Simplifying Node Classification on Heterophilous Graphs with Compatible Label Propagation

  • Zhiqiang Zhong
  • Sergei Ivanov
  • Jun Pang

Graph Neural Networks (GNNs) have been predominant for graph learning tasks; however, recent studies showed that a well-known graph algorithm, Label Propagation (LP), combined with a shallow neural network can achieve comparable performance to GNNs in semi-supervised node classification on graphs with high homophily. In this paper, we show that this approach falls short on graphs with low homophily, where nodes often connect to the nodes of the opposite classes. To overcome this, we carefully design a combination of a base predictor with LP algorithm that enjoys a closed-form solution as well as convergence guarantees. Our algorithm first learns the class compatibility matrix and then aggregates label predictions using LP algorithm weighted by class compatibilities. On a wide variety of benchmarks, we show that our approach achieves the leading performance on graphs with various levels of homophily. Meanwhile, it has orders of magnitude fewer parameters and requires less execution time.
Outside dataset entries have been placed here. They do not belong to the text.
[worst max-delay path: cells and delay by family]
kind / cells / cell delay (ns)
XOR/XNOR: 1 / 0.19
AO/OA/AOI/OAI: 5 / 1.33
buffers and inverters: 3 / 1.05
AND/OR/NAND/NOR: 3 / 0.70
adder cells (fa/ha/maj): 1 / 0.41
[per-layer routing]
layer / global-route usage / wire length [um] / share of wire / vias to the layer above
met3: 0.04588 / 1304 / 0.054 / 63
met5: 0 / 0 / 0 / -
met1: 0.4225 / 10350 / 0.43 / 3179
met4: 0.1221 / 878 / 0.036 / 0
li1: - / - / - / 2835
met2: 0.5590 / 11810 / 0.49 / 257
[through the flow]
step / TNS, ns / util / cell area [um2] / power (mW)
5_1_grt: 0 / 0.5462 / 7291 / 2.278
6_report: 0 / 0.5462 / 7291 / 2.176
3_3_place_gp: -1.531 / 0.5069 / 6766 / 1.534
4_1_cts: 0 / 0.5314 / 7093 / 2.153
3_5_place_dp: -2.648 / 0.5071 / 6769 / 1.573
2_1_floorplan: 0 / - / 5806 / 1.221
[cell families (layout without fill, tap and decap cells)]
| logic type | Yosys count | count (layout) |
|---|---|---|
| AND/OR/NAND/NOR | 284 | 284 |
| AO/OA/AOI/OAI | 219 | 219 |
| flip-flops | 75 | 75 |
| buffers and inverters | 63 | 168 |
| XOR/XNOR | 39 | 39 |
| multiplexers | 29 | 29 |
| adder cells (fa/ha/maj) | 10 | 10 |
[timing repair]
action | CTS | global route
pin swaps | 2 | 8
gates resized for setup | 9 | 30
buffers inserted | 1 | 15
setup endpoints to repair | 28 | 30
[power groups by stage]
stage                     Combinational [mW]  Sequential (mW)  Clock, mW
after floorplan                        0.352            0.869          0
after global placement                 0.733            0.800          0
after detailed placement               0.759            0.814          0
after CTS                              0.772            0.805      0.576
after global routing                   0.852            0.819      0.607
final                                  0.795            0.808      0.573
**config.mk**
```make
export PLATFORM = sky130hd
export DESIGN_NAME = spi_cmd_ctrl
export DESIGN_NICKNAME = d
export VERILOG_FILES = /design/src/rtl/spi_pkg.sv /design/src/rtl/spi_addr_ctr.sv /design/src/rtl/spi_cmd_ctrl.sv
export SDC_FILE = /design/constraint.sdc
export NUM_CORES = 1
export LEC_CHECK = 0
export ABC_AREA = 0
export CAP_MARGIN = 10
export CORE_AREA = 2 2 57 59
export DETAILED_ROUTE_END_ITERATION = 8
export DIE_AREA = 0 0 59 61
export PLACE_DENSITY = 0.76
export SYNTH_ARGS = -nofsm -noshare
export SYNTH_HDL_FRONTEND = slang
export SYNTH_SLANG_ARGS = --single-unit
```
**constraint.sdc**
```tcl
create_clock -name spi_clk -period 3.91 [get_ports spi_clk]
set_input_delay 0.782 -clock spi_clk [delete_from_list [all_inputs] [get_ports spi_clk]]
set_output_delay 0.782 -clock spi_clk [all_outputs]
set_load 0.005 [all_outputs]
```
**src/rtl/spi_pkg.sv**
```systemverilog
// Shared types and constants for the SPI command controller slice.
package spi_pkg;

  typedef enum logic [1:0] {
    CMD,
    WRITE,
    READ
  } spi_state_t;

  localparam int CMD_WRITE_BIT = 7;
  localparam int BYTE_W        = 8;

endpackage

```
**src/rtl/spi_addr_ctr.sv**
```systemverilog
// Loadable register-address counter, shared by the write and readback paths.
// Wraps NUM_REGS-1 -> 0; addresses above the implemented range count modulo 2^ADDR_W.
module spi_addr_ctr #(
  parameter int ADDR_W   = 7,
  parameter int NUM_REGS = 64
) (
  input  logic              spi_clk,
  input  logic              full_rstn,
  input  logic              load_i,
  input  logic              inc_i,
  input  logic [ADDR_W-1:0] load_addr_i,
  output logic [ADDR_W-1:0] addr_o,
  output logic              in_range_o
);

  localparam logic [ADDR_W-1:0] LAST_ADDR = ADDR_W'(NUM_REGS - 1);

  logic [ADDR_W-1:0] addr_q, addr_d;

  // NOTE: addr_d takes a default before any branch so no path leaves it unassigned (no latch).
  always_comb begin
    addr_d = addr_q;
    if (load_i) begin
      addr_d = load_addr_i;
    end else if (inc_i) begin
      addr_d = (addr_q == LAST_ADDR) ? '0 : addr_q + ADDR_W'(1);
    end
  end

  // NOTE: state flops use non-blocking assignments so every flop samples pre-edge values.
  always_ff @(posedge spi_clk or negedge full_rstn) begin
    if (!full_rstn) begin
      addr_q <= '0;
    end else begin
      addr_q <= addr_d;
    end
  end

  assign addr_o     = addr_q;
  assign in_range_o = (32'(addr_q) < NUM_REGS);

endmodule

```
**src/rtl/spi_cmd_ctrl.sv**
```systemverilog
// Byte-level SPI command controller: command/address byte, then auto-incrementing data burst.
// Define SPI_READBACK_EN to enable register readback on poci; otherwise rd_addr and poci stay 0.
module spi_cmd_ctrl
  import spi_pkg::*;
#(
  parameter int ADDR_W   = 7,
  parameter int NUM_REGS = 64
) (
  input  logic              spi_clk,
  input  logic              full_rstn,
  input  logic              pico,
  input  logic [BYTE_W-1:0] byte_deser,
  output logic              wr_en,
  output logic [ADDR_W-1:0] wr_addr,
  output logic [BYTE_W-1:0] wr_data,
  output logic [ADDR_W-1:0] rd_addr,
  input  logic [BYTE_W-1:0] rd_data,
  output logic              poci,
  output logic              addr_err
);

  logic [2:0]        bit_cnt_q, bit_cnt_d;
  spi_state_t        state_q, state_d;
  logic              wr_en_q, wr_en_d;
  logic [ADDR_W-1:0] wr_addr_q, wr_addr_d;
  logic [BYTE_W-1:0] wr_data_q, wr_data_d;
  logic              addr_err_q, addr_err_d;

  logic              byte_done;
  logic [BYTE_W-1:0] byte_in;
  logic [ADDR_W-1:0] cur_addr;
  logic              cur_in_range;
  logic              ctr_load, ctr_inc;
  logic              rd_step, rd_err;
  logic              unused_bits;

  // The 8th edge completes a byte; the deserializer has not yet shifted in this bit.
  assign byte_done = (bit_cnt_q == 3'd7);
  assign byte_in   = {byte_deser[BYTE_W-2:0], pico};
  assign bit_cnt_d = bit_cnt_q + 3'd1;

  assign ctr_load = byte_done && (state_q == CMD);
  assign ctr_inc  = (byte_done && (state_q == WRITE)) || rd_step;

  spi_addr_ctr #(
    .ADDR_W   (ADDR_W),
    .NUM_REGS (NUM_REGS)
  ) u_addr_ctr (
    .spi_clk     (spi_clk),
    .full_rstn   (full_rstn),
    .load_i      (ctr_load),
    .inc_i       (ctr_inc),
    .load_addr_i (byte_in[ADDR_W-1:0]),
    .addr_o      (cur_addr),
    .in_range_o  (cur_in_range)
  );

  // Only the command byte moves the FSM; WRITE and READ hold until cs drops.
  always_comb begin
    state_d = state_q;
    if (byte_done && (state_q == CMD)) begin
      state_d = byte_in[CMD_WRITE_BIT] ? WRITE : READ;
    end
  end

  always_comb begin
    wr_en_d   = byte_done && (state_q == WRITE) && cur_in_range;
    wr_addr_d = wr_addr_q;
    wr_data_d = wr_data_q;
    if (wr_en_d) begin
      wr_addr_d = cur_addr;
      wr_data_d = byte_in;
    end
    addr_err_d = addr_err_q | rd_err |
                 (byte_done && (state_q == WRITE) && !cur_in_range);
  end

  always_ff @(posedge spi_clk or negedge full_rstn) begin
    if (!full_rstn) begin
      bit_cnt_q  <= '0;
      state_q    <= CMD;
      wr_en_q    <= 1'b0;
      wr_addr_q  <= '0;
      wr_data_q  <= '0;
      addr_err_q <= 1'b0;
    end else begin
      bit_cnt_q  <= bit_cnt_d;
      state_q    <= state_d;
      wr_en_q    <= wr_en_d;
      wr_addr_q  <= wr_addr_d;
      wr_data_q  <= wr_data_d;
      addr_err_q <= addr_err_d;
    end
  end

  assign wr_en    = wr_en_q;
  assign wr_addr  = wr_addr_q;
  assign wr_data  = wr_data_q;
  assign addr_err = addr_err_q;

`ifdef SPI_READBACK_EN
  logic [BYTE_W-1:0] shift_q, shift_d;

  assign rd_step = byte_done && (state_q == READ);
  assign rd_err  = rd_step && !cur_in_range;

  // Load on each READ byte boundary, so the byte right after the command is a dummy.
  always_comb begin
    shift_d = {shift_q[BYTE_W-2:0], 1'b0};
    if (rd_step) begin
      shift_d = cur_in_range ? rd_data : '0;
    end
  end

  always_ff @(posedge spi_clk or negedge full_rstn) begin
    if (!full_rstn) begin
      shift_q <= '0;
    end else begin
      shift_q <= shift_d;
    end
  end

  assign rd_addr     = (state_q == READ) ? cur_addr : '0;
  assign poci        = shift_q[BYTE_W-1];
  assign unused_bits = byte_deser[BYTE_W-1];
`else
  assign rd_step     = 1'b0;
  assign rd_err      = 1'b0;
  assign rd_addr     = '0;
  assign poci        = 1'b0;
  assign unused_bits = ^{byte_deser[BYTE_W-1], rd_data};
`endif

endmodule

```
==> key figures, run 1 <==
Run status
  – Status: finished, final reports clean

Worst hold path
  – WHS Endpoint: bit_cnt_q[0]
  – Hold path start: bit_cnt_q[0]
  – Hold path depth: 1
  – Hold WC Path Type: flip-flop to flip-flop

Worst setup path
  – Critical-path cell list: clkdlybuf4s50_1
  – Reg2Reg Depth: 5
  – Worst r2r src: bit_cnt_q[0]
  – CP max FO: 2
  – Crit path max-delay cell type: clkdlybuf4s50_1
  – Crit Path Category: flip-flop to output pin
  – Reg-to-Reg End: wr_addr[5]
  – Worst Setup End Kind: output pin
  – Startpoint types: flip-flop
  – CP delay by family, top: buffers and inverters
  – CP peak stage delay: 0.51 ns
  – Reg2Reg Setup Slack: just under 2 ns
  – Arr. time, crit path: approximately 1.2 ns
  – Crit path required time: between 3 and 4 ns
  – CP bufs+invs: 1

STA
  – RSZ-0062 raised after global routing: false
  – FMAX: around 510 MHz
  – Setup violators final: 0
  – Max_slew headroom: 51.3%
  – Final hold vios: 0
  – Period minus WS final: just under 2 ns
  – Fin Setup TNS: 0 ns
  – Clock skew: 0.00754 ns
  – Fin crit share: between 50% and 60%
  – Hold_ws: about 0.44 ns
  – Slew Viols, Final: 0
  – Worst slew pin tran: 0.729 ns
  – Final worst slack: 1.95 ns

Pwr
  – Leakage: 0.715 nW
  – P per Cell Area: ~310 nW/um2
  – VDD IR max: between 0.1 and 0.15 mV

Yosys
  – Count leader, synth: dfrtp_1
  – Synthesis Warnings: 0
  – Synth Area per Inst: 12.4 um2
  – Post-synthesis sequential area ratio: 57.0%
  – Post-Synthesis Cells: 103
  – Yosys top cell by area: dfrtp_1
  – Post-synth cell types: 31
  – Dominant cells by area after synthesis: dfrtp_1 57%, mux2_1 7.1%, mux2_2 5.3%
  – Commonest cells in the netlist: 29 x dfrtp_1, 8 x buf_4, 8 x mux2_1, 7 x a21oi_1, 7 x nand2_1
  – Mapped cell area: between 1000 and 1500 um2
  – Yosys reg bits: 29
  – Number of enable flip-flop cells after synthesis: 0
  – Top FF cell, synth: dfrtp_1
  – Synth top area share: between 50% and 60%
  – Ys async rst share: 100%

Global routing
  – Pin count of the biggest net entering global routing: 30
  – Initial antenna violation count: 0
  – Number of global-route vias before repair: approximately 900
  – Tot GR Track Use: 15.0%
  – First-pass GRT wire length: 3850 um
  – Overflow after GRT: 0

CTS
  – TritonCTS clock tree: yes
  – Num Clock Sinks: 29
  – Clk slew on worst S/H paths: 0.08 ns
  – Inserted Clock Buffers: 5
  – CTS Root Cell: clkbuf_4
  – Worst-Skew Late Latency: 0.32 ns
  – CTS H-tree depth: 2
  – Hold Buf Count CTS: 0
  – Buffer count from post-CTS setup fixing: 0
  – Max clock buf depth: 2
  – CTS resizes: 0

Placed design
  – Placed Cells: 159
  – GP Congestion: 0.829
  – Pre-CTS WS: 1.93 ns
  – IO Port Bufs: 26
  – DP HPWL: 1580 um

Cells and area
  – Nets: 155
  – Number of antenna diodes: 0
  – Synthesis-to-layout area growth: 23.4%
  – Layout cells sized above 1: 13.6%
  – Post-layout util: a little over half
  – Final cell count without fillers: 165
  – Fill cells: 278
  – Sequential cell area: between 700 and 800 um2
  – Multi-input gate area: between 400 and 500 um2

Die
  – CORE AREA: 2950 um2
  – Initial Util: 43.1%
  – Die Height: 61 um
  – Width of the die: 59 um
  – Row count: 20
  – I/O pins: 44
  – Die area: 3600 um2

Route
  – WL final: 2190 um
  – Routed len/inst: ~13 um
  – Initial DRC count: 8
  – Post-DRT Antenna Nets: 0
  – Pre-antenna DRT Iters: 4
  – DRC viols: 0
  – Via/cell ratio: between 5 and 6
  – Total number of vias: 845

Flow run
  – Maxcap violations: 0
TMLR Journal 2022 Journal Article

Unsupervised Network Embedding Beyond Homophily

  • Zhiqiang Zhong
  • Guadalupe Gonzalez
  • Daniele Grattarola
  • Jun Pang

Network embedding (NE) approaches have emerged as a predominant technique to represent complex networks and have benefited numerous tasks. However, most NE approaches rely on a homophily assumption to learn embeddings with the guidance of supervisory signals, leaving the unsupervised heterophilous scenario relatively unexplored. This problem becomes especially relevant in fields where a scarcity of labels exists. Here, we formulate the unsupervised NE task as an r-ego network discrimination problem and develop the SELENE framework for learning on networks with homophily and heterophily. Specifically, we design a dual-channel feature embedding pipeline to discriminate r-ego networks using node attributes and structural information separately. We employ heterophily adapted self-supervised learning objective functions to optimise the framework to learn intrinsic node embeddings. We show that SELENE's components improve the quality of node embeddings, facilitating the discrimination of connected heterophilous nodes. Comprehensive empirical evaluations on both synthetic and real-world datasets with varying homophily ratios validate the effectiveness of SELENE in homophilous and heterophilous settings showing an up to 12.52% clustering accuracy gain.